I open the script, turn a page.
He breaks a little. “Da-a-vid.”
“You’re whimpering.”
He goes taut again. “I waited up for you.”
“Don’t be a simp.” I started calling him ‘simp’ during rehearsals for Who’s Afraid of Virginia Woolf? I imagine myself as Richard Burton when I say it.
“David!” A little harsher.
“You’re a whimpering simp.”
“Stop.”
“A simpering wimp.”
His eyes narrow and his mouth tightens. But his marionette spine collapses just a bit.
“I’m sorry.” And now he’s going to get runny on me. “I know I promised not to be so possessive, that I would try not to be upset when you do things without me.”
He raises his chin to let the moment pass. “Where are you going to graduate school?”
I laugh, though it’s closer to a bark. “You may remember that the Selective Service has ordered me to appear in Greensburg, Pennsylvania, this very Wednesday, July tenth, for my military draft physical.”
“I do indeed remember, but may I remind you that you must also think—”
“I’m not thinking. I can’t think.”
He purses his lips and before he says anything else, I continue. “I can’t think past this physical. This deferment.”

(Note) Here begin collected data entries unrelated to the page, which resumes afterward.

--- src/rtl/io_bank_pkg.sv ---
// io_bank_pkg -- shared types for the IO bank controller.
//   io_mode_t   : per-channel pad mode (INPUT, OUTPUT, OPEN_DRAIN, ALT)
//   cfg_state_t : configuration FSM states (IDLE, APPLY)
//   ch_idx_w()  : width of a channel index, never below 1 bit
//   pad_drive() : pad {oe, out} for a mode, level and core-side request
package io_bank_pkg;

  localparam logic [1:0] MODE_ENC_INPUT      = 2'd0;
  localparam logic [1:0] MODE_ENC_OUTPUT     = 2'd1;
  localparam logic [1:0] MODE_ENC_OPEN_DRAIN = 2'd2;
  localparam logic [1:0] MODE_ENC_ALT        = 2'd3;

  typedef enum logic [1:0] {
    MODE_INPUT      = MODE_ENC_INPUT,
    MODE_OUTPUT     = MODE_ENC_OUTPUT,
    MODE_OPEN_DRAIN = MODE_ENC_OPEN_DRAIN,
    MODE_ALT        = MODE_ENC_ALT
  } io_mode_t;

  typedef enum logic {
    ST_IDLE  = 1'b0,
    ST_APPLY = 1'b1
  } cfg_state_t;

  function automatic int ch_idx_w(input int n);
    return (n > 1) ? $clog2(n) : 1;
  endfunction

  // Returns {oe, out}. Open drain only ever pulls low: releasing the line
  // (val=1) means turning the driver off.
  function automatic logic [1:0] pad_drive(input io_mode_t mode, input logic val,
                                           input logic c_out, input logic c_oe);
    logic [1:0] drv;
    case (mode)
      MODE_INPUT:      drv = 2'b00;
      MODE_OUTPUT:     drv = {1'b1, val};
      MODE_OPEN_DRAIN: drv = {~val, 1'b0};
      MODE_ALT:        drv = {c_oe, c_out};
      default:         drv = 2'b00;
    endcase
    return drv;
  endfunction

endpackage
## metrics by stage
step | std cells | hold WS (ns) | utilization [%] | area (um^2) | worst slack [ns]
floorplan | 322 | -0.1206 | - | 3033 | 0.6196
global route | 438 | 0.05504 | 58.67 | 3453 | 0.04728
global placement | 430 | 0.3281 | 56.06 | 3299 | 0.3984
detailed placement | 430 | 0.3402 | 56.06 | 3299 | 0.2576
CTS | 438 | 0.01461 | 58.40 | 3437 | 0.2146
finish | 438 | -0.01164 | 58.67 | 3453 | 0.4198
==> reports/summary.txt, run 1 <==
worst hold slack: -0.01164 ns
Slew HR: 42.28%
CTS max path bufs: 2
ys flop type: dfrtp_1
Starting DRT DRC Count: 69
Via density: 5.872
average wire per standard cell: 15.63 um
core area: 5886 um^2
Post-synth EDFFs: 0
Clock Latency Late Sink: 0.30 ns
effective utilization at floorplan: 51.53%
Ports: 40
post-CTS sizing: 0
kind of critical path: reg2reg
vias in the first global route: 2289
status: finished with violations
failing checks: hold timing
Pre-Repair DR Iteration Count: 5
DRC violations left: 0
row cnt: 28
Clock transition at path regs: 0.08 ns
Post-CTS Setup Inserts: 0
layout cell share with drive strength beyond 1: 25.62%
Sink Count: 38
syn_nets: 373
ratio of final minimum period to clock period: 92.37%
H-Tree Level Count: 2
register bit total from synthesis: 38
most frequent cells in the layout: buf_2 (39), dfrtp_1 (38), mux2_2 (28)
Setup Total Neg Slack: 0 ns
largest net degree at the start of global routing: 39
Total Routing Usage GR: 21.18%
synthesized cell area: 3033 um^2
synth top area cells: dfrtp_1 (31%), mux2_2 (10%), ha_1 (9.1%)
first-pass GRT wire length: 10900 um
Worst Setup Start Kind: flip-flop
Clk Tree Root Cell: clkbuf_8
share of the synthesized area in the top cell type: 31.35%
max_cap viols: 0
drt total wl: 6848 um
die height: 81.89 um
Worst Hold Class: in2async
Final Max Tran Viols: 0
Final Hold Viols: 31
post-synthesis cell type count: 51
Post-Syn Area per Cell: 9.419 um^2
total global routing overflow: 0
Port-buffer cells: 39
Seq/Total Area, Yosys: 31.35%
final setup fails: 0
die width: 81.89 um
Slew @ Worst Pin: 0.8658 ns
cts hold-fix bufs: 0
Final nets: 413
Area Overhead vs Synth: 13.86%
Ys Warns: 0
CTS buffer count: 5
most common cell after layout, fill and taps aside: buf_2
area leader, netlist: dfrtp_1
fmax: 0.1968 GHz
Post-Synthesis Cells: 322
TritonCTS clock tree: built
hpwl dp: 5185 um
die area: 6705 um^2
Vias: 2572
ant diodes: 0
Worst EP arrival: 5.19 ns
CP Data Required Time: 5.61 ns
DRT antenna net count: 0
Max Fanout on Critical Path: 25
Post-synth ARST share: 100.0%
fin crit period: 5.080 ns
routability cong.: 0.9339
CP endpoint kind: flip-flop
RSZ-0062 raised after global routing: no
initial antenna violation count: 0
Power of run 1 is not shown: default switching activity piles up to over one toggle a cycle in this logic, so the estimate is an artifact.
**config.mk**
```make
export PLATFORM = sky130hd
export DESIGN_NAME = clk_div_prog
export DESIGN_NICKNAME = d
export VERILOG_FILES = /design/src/rtl/clk_div_pkg.sv /design/src/rtl/div_shadow_reg.sv /design/src/rtl/clk_div_prog.sv
export SDC_FILE = /design/constraint.sdc
export NUM_CORES = 1
export LEC_CHECK = 0
export ABC_AREA = 1
export ABC_CLOCK_PERIOD_IN_PS = 8400
export CAP_MARGIN = 10
export CORE_UTILIZATION = 35
export DETAILED_ROUTE_END_ITERATION = 10
export DONT_BUFFER_PORTS = 1
export GPL_TIMING_DRIVEN = 1
export MAX_ROUTING_LAYER = met4
export SYNTH_ARGS = -nofsm -noshare
export SYNTH_HDL_FRONTEND = slang
export SYNTH_SLANG_ARGS = --single-unit
```
**constraint.sdc**
```tcl
create_clock -name clk -period 8.4 [get_ports clk]
set_clock_uncertainty 0.2 [all_clocks]
set_input_delay 1.68 -clock clk [delete_from_list [all_inputs] [get_ports clk]]
set_output_delay 1.68 -clock clk [all_outputs]
set_load 0.005 [all_outputs]
```
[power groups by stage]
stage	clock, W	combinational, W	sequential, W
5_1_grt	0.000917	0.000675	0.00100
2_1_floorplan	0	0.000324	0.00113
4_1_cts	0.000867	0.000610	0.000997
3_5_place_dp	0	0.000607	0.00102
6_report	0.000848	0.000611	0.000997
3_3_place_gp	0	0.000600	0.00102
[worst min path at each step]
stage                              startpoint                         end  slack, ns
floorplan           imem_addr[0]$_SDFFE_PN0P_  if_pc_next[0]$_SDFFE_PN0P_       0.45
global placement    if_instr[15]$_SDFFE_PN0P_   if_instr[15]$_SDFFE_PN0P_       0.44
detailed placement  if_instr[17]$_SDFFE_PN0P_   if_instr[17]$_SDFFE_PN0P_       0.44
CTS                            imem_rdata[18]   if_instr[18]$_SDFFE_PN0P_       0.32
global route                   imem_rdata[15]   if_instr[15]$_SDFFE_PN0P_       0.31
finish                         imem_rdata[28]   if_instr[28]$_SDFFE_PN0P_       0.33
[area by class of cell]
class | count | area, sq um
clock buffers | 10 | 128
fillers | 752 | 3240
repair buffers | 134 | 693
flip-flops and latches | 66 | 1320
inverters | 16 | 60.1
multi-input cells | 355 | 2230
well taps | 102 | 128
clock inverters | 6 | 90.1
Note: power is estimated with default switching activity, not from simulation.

“May I tell you something I haven’t discussed with you?”
“Sure.”
“Yesterday in the mail I got this.” He holds up a letter. He’s smiling with a kind of triumphant joy. “I waited up for you last night so that I might show it to you. Share it with you.”
He wants me to say something. I keep looking at him.
“Loyola University of Chicago, which institution shall shortly award me a Doctor of Philosophy degree in English Language and Literature, is prepared to accept you into its graduate program—”
“Wha—?”
“—and the English Department is prepared to offer you a teaching assistantship.”
He’s serious.
“Professor Khorvack, in four days I must appear at the Greensburg Armory with a whole lot of other young men and we will take off our clothes and be poked and prodded as a preliminary to being drafted into—”
“You must also prepare to carry on once you get a deferment from the draft.”
“I graduated from Allegheny College with a 2.2 cum. and I didn’t take the—the graduate tests—what are they?”
“GREs.”
“Yeah. And I haven’t applied to Loyola.”
He lifts his spine a little straighter. “I have taken the liberty of talking about you with Dr. Wilt, the head of the English Department graduate committee—”
He’s not kidding.
“—and as I am treasured by the Loyola University English Department and my word is trusted, all I asked is that they take a chance with you.”
He means it.
“And all I ask of you is that you let me touch my lips to your penis.”
Quicker than whatsisname’s wife I am become an appalled pillar of something or other.
And he knows he’s knocked me off balance. “You should experience it and it should be with someone who cares.”
Not completely off balance: “What makes you think I haven’t experienced it?”
He gets off the arm of the sofa and he kneels between my legs. Should I punch the creepy shit? With his good hand he unbuttons my pants and pulls the zipper down.
My dick is limp.
He works for it.
Last night I went downtown to find someone to spend the night with, but I couldn’t do it. So I came back up the hill and I went to the party at Baker’s apartment.
July 6, 1968
I tried the queer bit with Khorvack. It doesn’t work and I couldn’t stand it. He gave me $25 and he said he’d give me his $800 summer school salary and pay full expenses if I go to California with him at the end of the summer.
Whorting has agreed to write what he can to support a draft deferment for psychological reasons—though he isn’t hopeful—and the appointment with the draft psychiatrist isn’t until August 20.
And I’m hoping that if I can forget my ego and my pride and open myself to Carolyn, maybe I can recover what I once thought I could have with her. I love her.
If I can get the deferment and if Carolyn will take the chance with me—well, two nearly impossible ifs.
In the meantime, I guess I’ll go to Loyola.
*****
Mom sent me a check for two hundred dollars and I bought a ’62 three-on-the-column Ford Falcon. In high school, when Carolyn was teaching me to drive a stick shift, she said one day I’d be grateful to her.
I’m driving myself home tomorrow because she said she’d see me.
The Crazy One in the Car is a work of fiction. Names, characters, places, and incidents are the product of the author’ imagination or are used fictitiously. Any resemblance to actual events, locales, or persons, living or dead, is entirely co-incidental.